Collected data
== Segment start ==

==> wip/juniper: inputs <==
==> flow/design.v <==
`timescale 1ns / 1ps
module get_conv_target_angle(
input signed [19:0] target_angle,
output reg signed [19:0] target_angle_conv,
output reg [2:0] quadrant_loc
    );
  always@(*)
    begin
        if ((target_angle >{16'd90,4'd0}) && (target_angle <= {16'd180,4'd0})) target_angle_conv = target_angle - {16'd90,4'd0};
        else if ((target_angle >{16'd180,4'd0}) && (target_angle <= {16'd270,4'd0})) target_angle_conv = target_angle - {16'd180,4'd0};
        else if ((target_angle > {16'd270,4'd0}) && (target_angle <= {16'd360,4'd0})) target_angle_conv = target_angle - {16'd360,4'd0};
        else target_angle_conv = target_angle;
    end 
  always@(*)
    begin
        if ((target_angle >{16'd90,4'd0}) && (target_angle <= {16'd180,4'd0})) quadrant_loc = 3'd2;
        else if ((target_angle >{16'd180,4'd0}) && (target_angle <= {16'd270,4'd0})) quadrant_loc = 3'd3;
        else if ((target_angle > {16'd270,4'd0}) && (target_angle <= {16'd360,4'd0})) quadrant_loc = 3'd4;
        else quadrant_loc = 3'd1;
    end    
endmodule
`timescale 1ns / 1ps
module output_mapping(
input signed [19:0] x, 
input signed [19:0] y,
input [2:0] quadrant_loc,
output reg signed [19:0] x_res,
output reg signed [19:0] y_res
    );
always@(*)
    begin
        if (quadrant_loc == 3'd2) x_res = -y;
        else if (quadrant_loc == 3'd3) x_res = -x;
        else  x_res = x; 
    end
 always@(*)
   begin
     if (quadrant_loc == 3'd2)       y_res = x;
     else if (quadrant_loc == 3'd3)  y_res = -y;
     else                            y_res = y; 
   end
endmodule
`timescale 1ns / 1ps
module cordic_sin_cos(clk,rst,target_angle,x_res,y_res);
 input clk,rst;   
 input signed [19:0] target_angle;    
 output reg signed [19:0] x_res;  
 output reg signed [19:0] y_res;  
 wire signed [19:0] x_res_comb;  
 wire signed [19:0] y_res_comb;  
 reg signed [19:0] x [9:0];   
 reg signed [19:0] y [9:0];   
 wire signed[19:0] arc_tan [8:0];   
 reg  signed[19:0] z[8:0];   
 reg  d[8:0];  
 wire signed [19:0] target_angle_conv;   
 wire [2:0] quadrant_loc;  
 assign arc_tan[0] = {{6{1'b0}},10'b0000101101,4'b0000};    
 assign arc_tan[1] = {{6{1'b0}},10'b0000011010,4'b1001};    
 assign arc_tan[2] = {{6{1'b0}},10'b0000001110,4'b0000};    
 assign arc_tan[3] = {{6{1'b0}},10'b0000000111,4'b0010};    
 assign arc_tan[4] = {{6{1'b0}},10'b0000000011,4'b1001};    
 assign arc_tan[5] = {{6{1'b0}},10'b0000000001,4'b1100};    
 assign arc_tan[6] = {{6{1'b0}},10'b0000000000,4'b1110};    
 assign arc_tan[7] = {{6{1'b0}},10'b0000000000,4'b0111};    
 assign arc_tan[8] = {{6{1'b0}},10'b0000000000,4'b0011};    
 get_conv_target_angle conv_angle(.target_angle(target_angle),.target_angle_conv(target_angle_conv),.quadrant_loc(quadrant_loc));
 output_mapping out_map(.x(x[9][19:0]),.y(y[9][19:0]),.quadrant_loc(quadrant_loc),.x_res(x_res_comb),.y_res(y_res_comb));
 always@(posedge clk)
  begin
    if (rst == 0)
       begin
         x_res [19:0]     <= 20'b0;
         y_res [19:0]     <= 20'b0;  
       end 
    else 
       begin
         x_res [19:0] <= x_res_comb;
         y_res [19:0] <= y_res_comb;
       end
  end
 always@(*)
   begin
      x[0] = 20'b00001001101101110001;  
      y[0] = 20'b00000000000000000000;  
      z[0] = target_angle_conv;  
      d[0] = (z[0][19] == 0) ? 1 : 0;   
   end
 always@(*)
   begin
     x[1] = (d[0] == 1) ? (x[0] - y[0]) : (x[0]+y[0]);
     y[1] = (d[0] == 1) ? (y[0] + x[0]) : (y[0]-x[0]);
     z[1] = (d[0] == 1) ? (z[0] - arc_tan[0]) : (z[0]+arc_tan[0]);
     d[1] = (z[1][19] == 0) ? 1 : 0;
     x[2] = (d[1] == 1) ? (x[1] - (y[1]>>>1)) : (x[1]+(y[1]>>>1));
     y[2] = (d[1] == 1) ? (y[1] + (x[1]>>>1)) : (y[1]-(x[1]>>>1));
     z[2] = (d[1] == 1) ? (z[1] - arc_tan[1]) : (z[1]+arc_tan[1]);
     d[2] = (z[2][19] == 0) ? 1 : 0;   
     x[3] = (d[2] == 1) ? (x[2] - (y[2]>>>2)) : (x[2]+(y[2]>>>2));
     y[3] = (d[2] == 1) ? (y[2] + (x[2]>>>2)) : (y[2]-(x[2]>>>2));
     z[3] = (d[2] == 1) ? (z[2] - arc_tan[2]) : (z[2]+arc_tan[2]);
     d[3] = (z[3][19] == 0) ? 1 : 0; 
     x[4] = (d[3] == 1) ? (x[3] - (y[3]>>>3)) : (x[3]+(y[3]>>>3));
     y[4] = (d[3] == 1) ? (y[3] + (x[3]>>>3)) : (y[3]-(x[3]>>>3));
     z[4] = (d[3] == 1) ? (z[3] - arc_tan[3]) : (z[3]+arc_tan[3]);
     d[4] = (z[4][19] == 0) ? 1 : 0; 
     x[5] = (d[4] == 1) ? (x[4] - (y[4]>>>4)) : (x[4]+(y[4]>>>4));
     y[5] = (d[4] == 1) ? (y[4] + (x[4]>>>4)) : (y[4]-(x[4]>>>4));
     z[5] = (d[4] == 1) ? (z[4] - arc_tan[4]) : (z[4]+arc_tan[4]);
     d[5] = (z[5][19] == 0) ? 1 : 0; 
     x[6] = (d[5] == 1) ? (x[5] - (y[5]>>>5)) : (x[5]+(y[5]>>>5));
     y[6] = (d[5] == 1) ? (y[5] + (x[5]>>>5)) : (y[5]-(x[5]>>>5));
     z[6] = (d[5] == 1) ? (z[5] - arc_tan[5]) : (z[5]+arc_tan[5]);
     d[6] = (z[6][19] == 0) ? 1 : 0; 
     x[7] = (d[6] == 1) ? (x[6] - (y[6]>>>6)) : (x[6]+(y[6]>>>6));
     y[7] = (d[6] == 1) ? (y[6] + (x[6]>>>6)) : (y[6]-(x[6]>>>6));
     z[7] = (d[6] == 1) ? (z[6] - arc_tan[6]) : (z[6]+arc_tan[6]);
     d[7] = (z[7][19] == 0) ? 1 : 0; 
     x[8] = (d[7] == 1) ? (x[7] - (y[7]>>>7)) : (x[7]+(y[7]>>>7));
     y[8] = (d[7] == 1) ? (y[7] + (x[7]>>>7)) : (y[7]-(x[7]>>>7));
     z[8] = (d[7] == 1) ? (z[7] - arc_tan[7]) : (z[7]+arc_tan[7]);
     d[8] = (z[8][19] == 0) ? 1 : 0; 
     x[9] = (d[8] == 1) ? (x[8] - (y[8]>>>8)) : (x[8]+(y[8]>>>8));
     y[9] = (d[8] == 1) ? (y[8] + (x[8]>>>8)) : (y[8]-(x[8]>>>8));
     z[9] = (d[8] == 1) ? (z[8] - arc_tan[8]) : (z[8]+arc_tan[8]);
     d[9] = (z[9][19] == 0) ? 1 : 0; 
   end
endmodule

== Segment end ==

## EXERCISE DIRECTIONS:
Without omitting anything, reproduce the whole of the data.

## ANSWER SECTION:
==> wip/juniper: inputs <==
==> flow/design.v <==
`timescale 1ns / 1ps
module get_conv_target_angle(
input signed [19:0] target_angle,
output reg signed [19:0] target_angle_conv,
output reg [2:0] quadrant_loc
    );
  always@(*)
    begin
        if ((target_angle >{16'd90,4'd0}) && (target_angle <= {16'd180,4'd0})) target_angle_conv = target_angle - {16'd90,4'd0};
        else if ((target_angle >{16'd180,4'd0}) && (target_angle <= {16'd270,4'd0})) target_angle_conv = target_angle - {16'd180,4'd0};
        else if ((target_angle > {16'd270,4'd0}) && (target_angle <= {16'd360,4'd0})) target_angle_conv = target_angle - {16'd360,4'd0};
        else target_angle_conv = target_angle;
    end 
  always@(*)
    begin
        if ((target_angle >{16'd90,4'd0}) && (target_angle <= {16'd180,4'd0})) quadrant_loc = 3'd2;
        else if ((target_angle >{16'd180,4'd0}) && (target_angle <= {16'd270,4'd0})) quadrant_loc = 3'd3;
        else if ((target_angle > {16'd270,4'd0}) && (target_angle <= {16'd360,4'd0})) quadrant_loc = 3'd4;
        else quadrant_loc = 3'd1;
    end    
endmodule
`timescale 1ns / 1ps
module output_mapping(
input signed [19:0] x, 
input signed [19:0] y,
input [2:0] quadrant_loc,
output reg signed [19:0] x_res,
output reg signed [19:0] y_res
    );
always@(*)
    begin
        if (quadrant_loc == 3'd2) x_res = -y;
        else if (quadrant_loc == 3'd3) x_res = -x;
        else  x_res = x; 
    end
 always@(*)
   begin
     if (quadrant_loc == 3'd2)       y_res = x;
     else if (quadrant_loc == 3'd3)  y_res = -y;
     else                            y_res = y; 
   end
endmodule
`timescale 1ns / 1ps
module cordic_sin_cos(clk,rst,target_angle,x_res,y_res);
 input clk,rst;   
 input signed [19:0] target_angle;    
 output reg signed [19:0] x_res;  
 output reg signed [19:0] y_res;  
 wire signed [19:0] x_res_comb;  
 wire signed [19:0] y_res_comb;  
 reg signed [19:0] x [9:0];   
 reg signed [19:0] y [9:0];   
 wire signed[19:0] arc_tan [8:0];   
 reg  signed[19:0] z[8:0];   
 reg  d[8:0];  
 wire signed [19:0] target_angle_conv;   
 wire [2:0] quadrant_loc;  
 assign arc_tan[0] = {{6{1'b0}},10'b0000101101,4'b0000};    
 assign arc_tan[1] = {{6{1'b0}},10'b0000011010,4'b1001};    
 assign arc_tan[2] = {{6{1'b0}},10'b0000001110,4'b0000};    
 assign arc_tan[3] = {{6{1'b0}},10'b0000000111,4'b0010};    
 assign arc_tan[4] = {{6{1'b0}},10'b0000000011,4'b1001};    
 assign arc_tan[5] = {{6{1'b0}},10'b0000000001,4'b1100};    
 assign arc_tan[6] = {{6{1'b0}},10'b0000000000,4'b1110};    
 assign arc_tan[7] = {{6{1'b0}},10'b0000000000,4'b0111};    
 assign arc_tan[8] = {{6{1'b0}},10'b0000000000,4'b0011};    
 get_conv_target_angle conv_angle(.target_angle(target_angle),.target_angle_conv(target_angle_conv),.quadrant_loc(quadrant_loc));
 output_mapping out_map(.x(x[9][19:0]),.y(y[9][19:0]),.quadrant_loc(quadrant_loc),.x_res(x_res_comb),.y_res(y_res_comb));
 always@(posedge clk)
  begin
    if (rst == 0)
       begin
         x_res [19:0]     <= 20'b0;
         y_res [19:0]     <= 20'b0;  
       end 
    else 
       begin
         x_res [19:0] <= x_res_comb;
         y_res [19:0] <= y_res_comb;
       end
  end
 always@(*)
   begin
      x[0] = 20'b00001001101101110001;  
      y[0] = 20'b00000000000000000000;  
      z[0] = target_angle_conv;  
      d[0] = (z[0][19] == 0) ? 1 : 0;   
   end
 always@(*)
   begin
     x[1] = (d[0] == 1) ? (x[0] - y[0]) : (x[0]+y[0]);
     y[1] = (d[0] == 1) ? (y[0] + x[0]) : (y[0]-x[0]);
     z[1] = (d[0] == 1) ? (z[0] - arc_tan[0]) : (z[0]+arc_tan[0]);
     d[1] = (z[1][19] == 0) ? 1 : 0;
     x[2] = (d[1] == 1) ? (x[1] - (y[1]>>>1)) : (x[1]+(y[1]>>>1));
     y[2] = (d[1] == 1) ? (y[1] + (x[1]>>>1)) : (y[1]-(x[1]>>>1));
     z[2] = (d[1] == 1) ? (z[1] - arc_tan[1]) : (z[1]+arc_tan[1]);
     d[2] = (z[2][19] == 0) ? 1 : 0;   
     x[3] = (d[2] == 1) ? (x[2] - (y[2]>>>2)) : (x[2]+(y[2]>>>2));
     y[3] = (d[2] == 1) ? (y[2] + (x[2]>>>2)) : (y[2]-(x[2]>>>2));
     z[3] = (d[2] == 1) ? (z[2] - arc_tan[2]) : (z[2]+arc_tan[2]);
     d[3] = (z[3][19] == 0) ? 1 : 0; 
     x[4] = (d[3] == 1) ? (x[3] - (y[3]>>>3)) : (x[3]+(y[3]>>>3));
     y[4] = (d[3] == 1) ? (y[3] + (x[3]>>>3)) : (y[3]-(x[3]>>>3));
     z[4] = (d[3] == 1) ? (z[3] - arc_tan[3]) : (z[3]+arc_tan[3]);
     d[4] = (z[4][19] == 0) ? 1 : 0; 
     x[5] = (d[4] == 1) ? (x[4] - (y[4]>>>4)) : (x[4]+(y[4]>>>4));
     y[5] = (d[4] == 1) ? (y[4] + (x[4]>>>4)) : (y[4]-(x[4]>>>4));
     z[5] = (d[4] == 1) ? (z[4] - arc_tan[4]) : (z[4]+arc_tan[4]);
     d[5] = (z[5][19] == 0) ? 1 : 0; 
     x[6] = (d[5] == 1) ? (x[5] - (y[5]>>>5)) : (x[5]+(y[5]>>>5));
     y[6] = (d[5] == 1) ? (y[5] + (x[5]>>>5)) : (y[5]-(x[5]>>>5));
     z[6] = (d[5] == 1) ? (z[5] - arc_tan[5]) : (z[5]+arc_tan[5]);
     d[6] = (z[6][19] == 0) ? 1 : 0; 
     x[7] = (d[6] == 1) ? (x[6] - (y[6]>>>6)) : (x[6]+(y[6]>>>6));
     y[7] = (d[6] == 1) ? (y[6] + (x[6]>>>6)) : (y[6]-(x[6]>>>6));
     z[7] = (d[6] == 1) ? (z[6] - arc_tan[6]) : (z[6]+arc_tan[6]);
     d[7] = (z[7][19] == 0) ? 1 : 0; 
     x[8] = (d[7] == 1) ? (x[7] - (y[7]>>>7)) : (x[7]+(y[7]>>>7));
     y[8] = (d[7] == 1) ? (y[7] + (x[7]>>>7)) : (y[7]-(x[7]>>>7));
     z[8] = (d[7] == 1) ? (z[7] - arc_tan[7]) : (z[7]+arc_tan[7]);
     d[8] = (z[8][19] == 0) ? 1 : 0; 
     x[9] = (d[8] == 1) ? (x[8] - (y[8]>>>8)) : (x[8]+(y[8]>>>8));
     y[9] = (d[8] == 1) ? (y[8] + (x[8]>>>8)) : (y[8]-(x[8]>>>8));
     z[9] = (d[8] == 1) ? (z[8] - arc_tan[8]) : (z[8]+arc_tan[8]);
     d[9] = (z[9][19] == 0) ? 1 : 0; 
   end
endmodule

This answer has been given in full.